Look through the data below for the line with "sky130_fd_sc_hd__buf_6,13,146", and transcribe it exactly together with each line after it up to and including the line with "sky130_fd_sc_hd__nor2_2,14,87.6". Give nothing else.

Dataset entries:
────────────────
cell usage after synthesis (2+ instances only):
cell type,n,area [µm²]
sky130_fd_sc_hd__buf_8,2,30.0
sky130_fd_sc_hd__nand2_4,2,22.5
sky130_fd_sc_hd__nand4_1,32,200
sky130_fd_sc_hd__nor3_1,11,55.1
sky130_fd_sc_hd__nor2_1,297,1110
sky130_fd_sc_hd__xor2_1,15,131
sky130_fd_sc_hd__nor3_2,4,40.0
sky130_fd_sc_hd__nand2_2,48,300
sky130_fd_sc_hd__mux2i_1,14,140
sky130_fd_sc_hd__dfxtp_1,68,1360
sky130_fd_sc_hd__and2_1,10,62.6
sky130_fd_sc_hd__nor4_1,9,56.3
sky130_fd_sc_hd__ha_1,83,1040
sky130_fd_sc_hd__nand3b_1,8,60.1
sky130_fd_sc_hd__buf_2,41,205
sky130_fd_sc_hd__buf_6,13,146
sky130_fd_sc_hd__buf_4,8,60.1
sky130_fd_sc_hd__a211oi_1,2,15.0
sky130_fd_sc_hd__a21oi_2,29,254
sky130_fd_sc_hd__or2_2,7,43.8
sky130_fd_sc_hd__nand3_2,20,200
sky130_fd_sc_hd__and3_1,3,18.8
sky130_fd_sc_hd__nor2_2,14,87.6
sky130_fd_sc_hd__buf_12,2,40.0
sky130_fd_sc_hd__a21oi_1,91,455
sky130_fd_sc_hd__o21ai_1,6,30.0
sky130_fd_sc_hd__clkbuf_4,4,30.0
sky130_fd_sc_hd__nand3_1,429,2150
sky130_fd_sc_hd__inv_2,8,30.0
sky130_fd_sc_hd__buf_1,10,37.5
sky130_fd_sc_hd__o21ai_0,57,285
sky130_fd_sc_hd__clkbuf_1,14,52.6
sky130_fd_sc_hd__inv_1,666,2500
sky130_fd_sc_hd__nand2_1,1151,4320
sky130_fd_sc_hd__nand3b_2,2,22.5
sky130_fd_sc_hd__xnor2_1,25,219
**config.mk**
```make
export PLATFORM = sky130hd
export DESIGN_NAME = intr_vector_unit
export DESIGN_NICKNAME = d
export VERILOG_FILES = /design/src/rtl/ivu_pkg.sv /design/src/rtl/ivu_fall_latch.sv /design/src/rtl/ivu_prio_pick.sv /design/src/rtl/ivu_vec_fetch.sv /design/src/rtl/intr_vector_unit.sv
export SDC_FILE = /design/constraint.sdc
export NUM_CORES = 1
export LEC_CHECK = 0
export ABC_CLOCK_PERIOD_IN_PS = 1800
export BUFFER_PORTS_ARGS = -buffer_cell sky130_fd_sc_hd__buf_2
export CAP_MARGIN = 40
export CORE_ASPECT_RATIO = 1.25
export CORE_MARGIN = 1
export CORE_UTILIZATION = 40
export DETAILED_ROUTE_END_ITERATION = 8
export GPL_TIMING_DRIVEN = 1
export PLACE_DENSITY = 0.74
export REMOVE_ABC_BUFFERS = 1
export SYNTH_ARGS = -nofsm -noshare
export SYNTH_HDL_FRONTEND = slang
export SYNTH_SLANG_ARGS = --single-unit
```
**constraint.sdc**
```tcl
create_clock -name clk -period 1.8 [get_ports clk]
set_input_delay 0.36 -clock clk [delete_from_list [all_inputs] [get_ports clk]]
set_output_delay 0.36 -clock clk [all_outputs]
set_load 0.005 [all_outputs]
```
**src/rtl/ivu_pkg.sv**
```systemverilog
package ivu_pkg;
  typedef enum logic [2:0] {
    SRC_NONE = 3'd0,
    SRC_RST  = 3'd1,
    SRC_TMO  = 3'd2,
    SRC_HALT = 3'd3,
    SRC_PWR  = 3'd4,
    SRC_FXA  = 3'd5,
    SRC_FXB  = 3'd6,
    SRC_VEC  = 3'd7
  } src_e;

  localparam int NUM_SRC  = 8;
  localparam int NUM_EDGE = 3;

  typedef enum logic [1:0] {
    FS_IDLE = 2'd0,
    FS_BUSY = 2'd1,
    FS_HOLD = 2'd2
  } fetch_e;
endpackage

```
**src/rtl/ivu_fall_latch.sv**
```systemverilog
module ivu_fall_latch #(
  parameter int N = 3
) (
  input  logic         clk,
  input  logic         rst_n,
  input  logic [N-1:0] line_i,
  input  logic [N-1:0] clr_i,
  input  logic         flush_i,
  output logic [N-1:0] pend_o
);
  logic [N-1:0] prev_q, pend_q, pend_d, fall_w;

  assign fall_w = prev_q & ~line_i;

  always_comb begin
    if (flush_i) pend_d = '0;
    else         pend_d = (pend_q & ~clr_i) | fall_w;
  end

  always_ff @(posedge clk or negedge rst_n) begin
    if (!rst_n) begin
      prev_q <= '1;
      pend_q <= '0;
    end else begin
      prev_q <= line_i;
      pend_q <= pend_d;
    end
  end

  assign pend_o = pend_q;

  generate
    for (genvar g = 0; g < N; g++) begin : g_chk

      edge_caught_chk: assert property (@(posedge clk) disable iff (!rst_n)
        (prev_q[g] && !line_i[g] && !flush_i) |=> pend_o[g]);
    end
  endgenerate
endmodule

```
**src/rtl/ivu_prio_pick.sv**
```systemverilog
module ivu_prio_pick
  import ivu_pkg::*;
(
  input  logic [NUM_SRC-1:1] req_i,
  output src_e               win_o
);
  always_comb begin
    win_o = SRC_NONE;
    for (int k = NUM_SRC - 1; k >= 1; k--) begin
      if (req_i[k]) win_o = src_e'(3'(k));
    end
  end
endmodule

```
**src/rtl/ivu_vec_fetch.sv**
```systemverilog
module ivu_vec_fetch
  import ivu_pkg::*;
#(
  parameter int VEC_W = 16
) (
  input  logic             clk,
  input  logic             rst_n,
  input  logic             start_i,
  input  logic             done_i,
  input  logic [VEC_W-1:0] data_i,
  input  logic             abort_i,
  input  logic             flush_i,
  input  logic             take_i,
  output logic             idle_o,
  output logic             busy_o,
  output logic             hold_o,
  output logic [VEC_W-1:0] vec_o
);
  fetch_e           st_q, st_d;
  logic [VEC_W-1:0] vec_q, vec_d;
  logic             vec_en;

  always_comb begin
    st_d   = st_q;
    vec_en = 1'b0;
    vec_d  = data_i;
    if (flush_i) begin
      st_d = FS_IDLE;
    end else begin
      unique case (st_q)
        FS_IDLE: if (start_i) st_d = FS_BUSY;
        FS_BUSY: begin
          if (abort_i) st_d = FS_IDLE;
          else if (done_i) begin
            st_d   = FS_HOLD;
            vec_en = 1'b1;
          end
        end
        FS_HOLD: if (take_i) st_d = FS_IDLE;
        default: st_d = FS_IDLE;
      endcase
    end
  end

  always_ff @(posedge clk or negedge rst_n) begin
    if (!rst_n) st_q <= FS_IDLE;
    else        st_q <= st_d;
  end

  always_ff @(posedge clk or negedge rst_n) begin
    if (!rst_n)      vec_q <= '0;
    else if (vec_en) vec_q <= vec_d;
  end

  assign idle_o = (st_q == FS_IDLE);
  assign busy_o = (st_q == FS_BUSY);
  assign hold_o = (st_q == FS_HOLD);
  assign vec_o  = vec_q;


  iak_hold_chk: assert property (@(posedge clk) disable iff (!rst_n)
    (busy_o && !done_i && !abort_i && !flush_i) |=> busy_o);


  held_vec_chk: assert property (@(posedge clk) disable iff (!rst_n)
    (hold_o && !take_i && !flush_i) |=> (hold_o && $stable(vec_o)));
endmodule

```
**src/rtl/intr_vector_unit.sv**
```systemverilog
module intr_vector_unit
  import ivu_pkg::*;
#(
  parameter int               VEC_W    = 16,
  parameter logic [VEC_W-1:0] RST_VEC  = 16'o000000,
  parameter logic [VEC_W-1:0] TMO_VEC  = 16'o000004,
  parameter logic [VEC_W-1:0] HALT_VEC = 16'o000170,
  parameter logic [VEC_W-1:0] PWR_VEC  = 16'o000024,
  parameter logic [VEC_W-1:0] FXA_VEC  = 16'o000100,
  parameter logic [VEC_W-1:0] FXB_VEC  = 16'o000270
) (
  input  logic             clk,
  input  logic             rst_n,
  input  logic             dc_fail_i,
  input  logic             ac_ok_i,
  input  logic             halt_n_i,
  input  logic             fix_a_n_i,
  input  logic             fix_b_n_i,
  input  logic             vreq_i,
  input  logic             bus_tmo_i,
  input  logic             int_en_i,
  input  logic             svc_take_i,
  input  logic             iak_done_i,
  input  logic [VEC_W-1:0] iak_data_i,
  output logic             iak_req_o,
  output logic             svc_valid_o,
  output logic [2:0]       svc_src_o,
  output logic [VEC_W-1:0] svc_vec_o,
  output logic             init_o
);
  localparam int E_PWR = 0;
  localparam int E_FXA = 1;
  localparam int E_FXB = 2;

  logic [NUM_EDGE-1:0] edge_pend, edge_clr;
  logic [NUM_SRC-1:1]  req_w;
  logic                tmo_q, tmo_d;
  logic                init_q;
  logic                take_hit, start_w;
  logic                f_idle, f_busy, f_hold;
  logic [VEC_W-1:0]    f_vec;
  src_e                win;

  ivu_fall_latch #(.N(NUM_EDGE)) u_edges (
    .clk     (clk),
    .rst_n   (rst_n),
    .line_i  ({fix_b_n_i, fix_a_n_i, ac_ok_i}),
    .clr_i   (edge_clr),
    .flush_i (dc_fail_i),
    .pend_o  (edge_pend)
  );

  always_comb begin
    req_w[SRC_RST]  = dc_fail_i;
    req_w[SRC_TMO]  = tmo_q;
    req_w[SRC_HALT] = ~halt_n_i;
    req_w[SRC_PWR]  = edge_pend[E_PWR] & int_en_i;
    req_w[SRC_FXA]  = edge_pend[E_FXA] & int_en_i;
    req_w[SRC_FXB]  = edge_pend[E_FXB] & int_en_i;
    req_w[SRC_VEC]  = f_hold & int_en_i;
  end

  ivu_prio_pick u_pick (
    .req_i (req_w),
    .win_o (win)
  );

  assign take_hit = svc_take_i & (win != SRC_NONE);

  always_comb begin
    edge_clr        = '0;
    edge_clr[E_PWR] = take_hit & (win == SRC_PWR);
    edge_clr[E_FXA] = take_hit & (win == SRC_FXA);
    edge_clr[E_FXB] = take_hit & (win == SRC_FXB);
  end

  always_comb begin
    if (dc_fail_i)      tmo_d = 1'b0;
    else if (bus_tmo_i) tmo_d = 1'b1;
    else if (take_hit && win == SRC_TMO) tmo_d = 1'b0;
    else                tmo_d = tmo_q;
  end

  always_ff @(posedge clk or negedge rst_n) begin
    if (!rst_n) begin
      tmo_q  <= 1'b0;
      init_q <= 1'b0;
    end else begin
      tmo_q  <= tmo_d;
      init_q <= dc_fail_i;
    end
  end

  assign start_w = vreq_i & int_en_i & f_idle & (win == SRC_NONE);

  ivu_vec_fetch #(.VEC_W(VEC_W)) u_fetch (
    .clk     (clk),
    .rst_n   (rst_n),
    .start_i (start_w),
    .done_i  (iak_done_i),
    .data_i  (iak_data_i),
    .abort_i (bus_tmo_i),
    .flush_i (dc_fail_i),
    .take_i  (take_hit && win == SRC_VEC),
    .idle_o  (f_idle),
    .busy_o  (f_busy),
    .hold_o  (f_hold),
    .vec_o   (f_vec)
  );

  always_comb begin
    unique case (win)
      SRC_RST:  svc_vec_o = RST_VEC;
      SRC_TMO:  svc_vec_o = TMO_VEC;
      SRC_HALT: svc_vec_o = HALT_VEC;
      SRC_PWR:  svc_vec_o = PWR_VEC;
      SRC_FXA:  svc_vec_o = FXA_VEC;
      SRC_FXB:  svc_vec_o = FXB_VEC;
      SRC_VEC:  svc_vec_o = f_vec;
      default:  svc_vec_o = '0;
    endcase
  end

  assign svc_src_o   = win;
  assign svc_valid_o = (win != SRC_NONE);
  assign iak_req_o   = f_busy;
  assign init_o      = init_q;


  init_follow_chk: assert property (@(posedge clk) disable iff (!rst_n)
    dc_fail_i |=> init_o);


  halt_wins_chk: assert property (@(posedge clk) disable iff (!rst_n)
    (!halt_n_i && !dc_fail_i && !tmo_q) |-> (svc_src_o == SRC_HALT));


  mask_hides_chk: assert property (@(posedge clk) disable iff (!rst_n)
    !int_en_i |-> (svc_src_o < SRC_PWR));


  no_fetch_masked_chk: assert property (@(posedge clk) disable iff (!rst_n)
    (!int_en_i && !iak_req_o) |=> !($rose(iak_req_o)));
endmodule

```
==> flow_summary.json <==
{
  "outcome": "finished with violations",
  "violations": "negative setup slack",
  "routed_wl_mm": 3.30,
  "ir_worst_vdd_uv": 428,
  "hold_path_class": "in -> async",
  "die_y_um": 66.7,
  "max_slew_margin_pct": 62.4,
  "setup_viol": 20,
  "ys_top_cells_by_count": "23 x dfrtp_1, 16 x mux2_2, 10 x and2_2, 8 x nor2_1, 5 x a21oi_1",
  "syn-mean-instance-area_um2": 12.0,
  "synth.distinct_cells": 38,
  "synth_seq_area_share_pct": 48.9,
  "vias": 1159,
  "clock_latency_ns": 0.27,
  "synth_edf_count": 0,
  "dp.cells": 212,
  "io_pins": 50,
  "htreeDepth": 1,
  "yosysTopAreaCellShare_pct": 43.0,
  "rows": 23,
  "skew_ns": 0.00765,
  "synth_top_cell_by_area": "dfrtp_1",
  "routedWlPerCell_um": 14.6,
  "fmax_mhz": 468,
  "start_util_pct": 41.9,
  "worstMarginPinSlew_ns": 0.564,
  "synth-main-ff-cell": "dfrtp_1",
  "grt.total_usage_pct": 20.6,
  "synthCells": 112,
  "cellPowerDensity_mw_per_mm2": 613,
  "antenna_found_initial": 0,
  "die_x_um": 53.7,
  "drt-initial-drc-count": 24,
  "cellLeakagePower_nw": 1.02,
  "worstSetupPathType": "reg -> out",
  "critPathArrivalTime_ns": 1.78,
  "clk_path_buf_depth": 2,
  "cts_tree": "done",
  "ctsHoldBuffers": 0,
  "start_kind": "flip-flop",
  "syn_area_mm2": 0.00134,
  "clock_sink_count": 26,
  "ff2ff_path_depth": 9,
  "clockRootBuffer": "clkbuf_8",
  "fin_nets": 218,
  "diodes": 0,
  "setup_ws_ns": -0.337,
  "firstDrtPassIters": 4,
  "cp-end-kind": "primary output",
  "drtAntennaViolNets": 0,
  "path_clk_slew_ns": 0.09,
  "hold_ws_ns": 0.0707,
  "drive_above_1_share_pct": 66.7,
  "syn2layout_area_growth_pct": 49.4,
  "synthTopCellsByArea": "dfrtp_1 43%, mux2_2 13%, dfstp_2 5.9%",
  "drc": 0,
  "cap_violations": 0,
  "gr-total-overflow": 0,
  "cp_max_fo": 6,
  "vias_per_cell": 5.13,
  "async_flop_share_pct": 100,
  "period_minus_slack_ns": 2.14,
  "rsz0062_at_grt": "true",
  "required_ns": 1.44,
  "hold_violations": 0,
  "coreArea_mm2": 0.00319,
  "fillerInstances": 257,
  "gp_congestion": 0.930,
  "dieArea_mm2": 0.00358,
  "yosys_warnings": 0,
  "grt_pass1_vias": 1215,
  "dp_hpwl_mm": 2.44,
  "grt_pass1_wl_mm": 5.34,
  "grt_max_degree": 27,
  "ys_ff_latch": 26,
  "cts_made_buffers": 3,
  "port_buffers": 49,
  "synth.most_common_cell": "dfrtp_1",
  "stdcell_count": 226,
  "slew_violations": 0,
  "timing.final.crit_share_pct": 119
}
-- registers in the layout, indices dropped and copies added (netlist names) --
| name | count |
|---|---|
| u_fetch.vec_o | 16 |
| init_o | 1 |
| tmo_q | 1 |
| u_fetch.st_q | 2 |
| u_edges.pend_o | 3 |
| u_edges.prev_q | 3 |
-- cells by family (layout without fill, tap and decap cells) --
kind of cell | Yosys count | after routing | share of synthesized area, %
multiplexers | 16 | 16 | 13.5
AO/OA/AOI/OAI | 21 | 21 | 13.6
flip-flops | 26 | 26 | 48.9
buffers and inverters | 7 | 84 | 2.62
AND/OR/NAND/NOR | 42 | 42 | 21.5
-- report_power, final --
part / total (W) / leakage, nW / switching (W) / internal [W]
registers: 0.000662 / 0.340 / 0.0000264 / 0.000635
logic: 0.000227 / 0.660 / 0.000100 / 0.000127
clock network: 0.000338 / 0.0228 / 0.000179 / 0.000159
total: 0.00123 / 1.02 / 0.000306 / 0.000921
-- final cells by class --
type                            count  area, µm²  share of cell area (%)
Clock buffer                        4       45.0                    2.25
Inverter                            4       15.0                   0.750
Multi-Input combinational cell     79        702                    35.1
Sequential cell                    26        654                    32.7
Tap cell                           37       46.3                    2.31
Timing Repair Buffer               76        538                    26.9
-- cells in the final DEF (no fill, tap or decap), drive strengths merged, types with 3 or more instances in the layout --
master and count:
a21oi 5, mux2 16, and2 10, nand2 4, inv 4, or2 3, dfstp 3, nand2b 3
nor2b 4, clkbuf 4, nor2 8, buf 76, dfrtp 23
-- metal layers --
metal  track usage [%]  part of all wire [%]  vias up
met1              24.6                    40      570
met2              36.0                    55       33
met5                 0                     0        -
met3              2.51                   3.8        4
met4              8.88                   1.4        0
li1                  -                     -      552
-- through the flow --
| stage | utilization [%] | instance area, µm² | setup TNS (ns) | setup slack, ns | total power (W) |
|---|---|---|---|---|---|
| final | 62.6 | 2000 | -5.54 | -0.337 | 0.00123 |
| after global routing | 62.6 | 2000 | -7.01 | -0.420 | 0.00129 |
| after CTS | 60.9 | 1950 | -5.29 | -0.355 | 0.00122 |
| after detailed placement | 54.4 | 1740 | -0.553 | -0.0609 | 0.000871 |
| after global placement | 54.4 | 1740 | -0.449 | -0.0460 | 0.000858 |
| after floorplan | - | 1320 | 0 | 0.0641 | 0.000761 |
-- worst max-delay path, cell delays in order, from the launching register on --
cell and delay, ns:
dfrtp_1 0.39, or3b_4 0.43, nor3b_4 0.28, buf_6 0.17
and2_4 0.14, buf_6 0.08
-- path summary, 6_finish.rpt --
path / end / from / slack (ns)
min in group clk: u_edges.prev_q[2]$_DFF_PN1_ / fix_b_n_i / 0.19
max: svc_vec_o[11] / u_fetch.st_q[0]$_DFFE_PN0P_ / -0.34
max in group asynchronous: u_edges.prev_q[1]$_DFF_PN1_ / rst_n / 1.35
max reg2reg: u_fetch.st_q[0]$_DFFE_PN0P_ / u_fetch.st_q[1]$_DFFE_PN0P_ / -0.09
min reg2reg: u_fetch.vec_o[7]$_DFFE_PN0P_ / u_fetch.vec_o[7]$_DFFE_PN0P_ / 0.52
min: u_fetch.vec_o[9]$_DFFE_PN0P_ / rst_n / 0.07
-- repair_timing --
action | 4_1_cts | 5_1_grt
resized for setup | 28 | 7
setup buffers | 7 | 4
pin swaps | 16 | 6
hold endpoints to repair | 0 | 0
cloned | 0 | 0
setup endpoints to repair | 20 | 21
No activity file was read; power rests on OpenSTA's default activity.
────────────────
COMPLETED EXERCISE:
sky130_fd_sc_hd__buf_6,13,146
sky130_fd_sc_hd__buf_4,8,60.1
sky130_fd_sc_hd__a211oi_1,2,15.0
sky130_fd_sc_hd__a21oi_2,29,254
sky130_fd_sc_hd__or2_2,7,43.8
sky130_fd_sc_hd__nand3_2,20,200
sky130_fd_sc_hd__and3_1,3,18.8
sky130_fd_sc_hd__nor2_2,14,87.6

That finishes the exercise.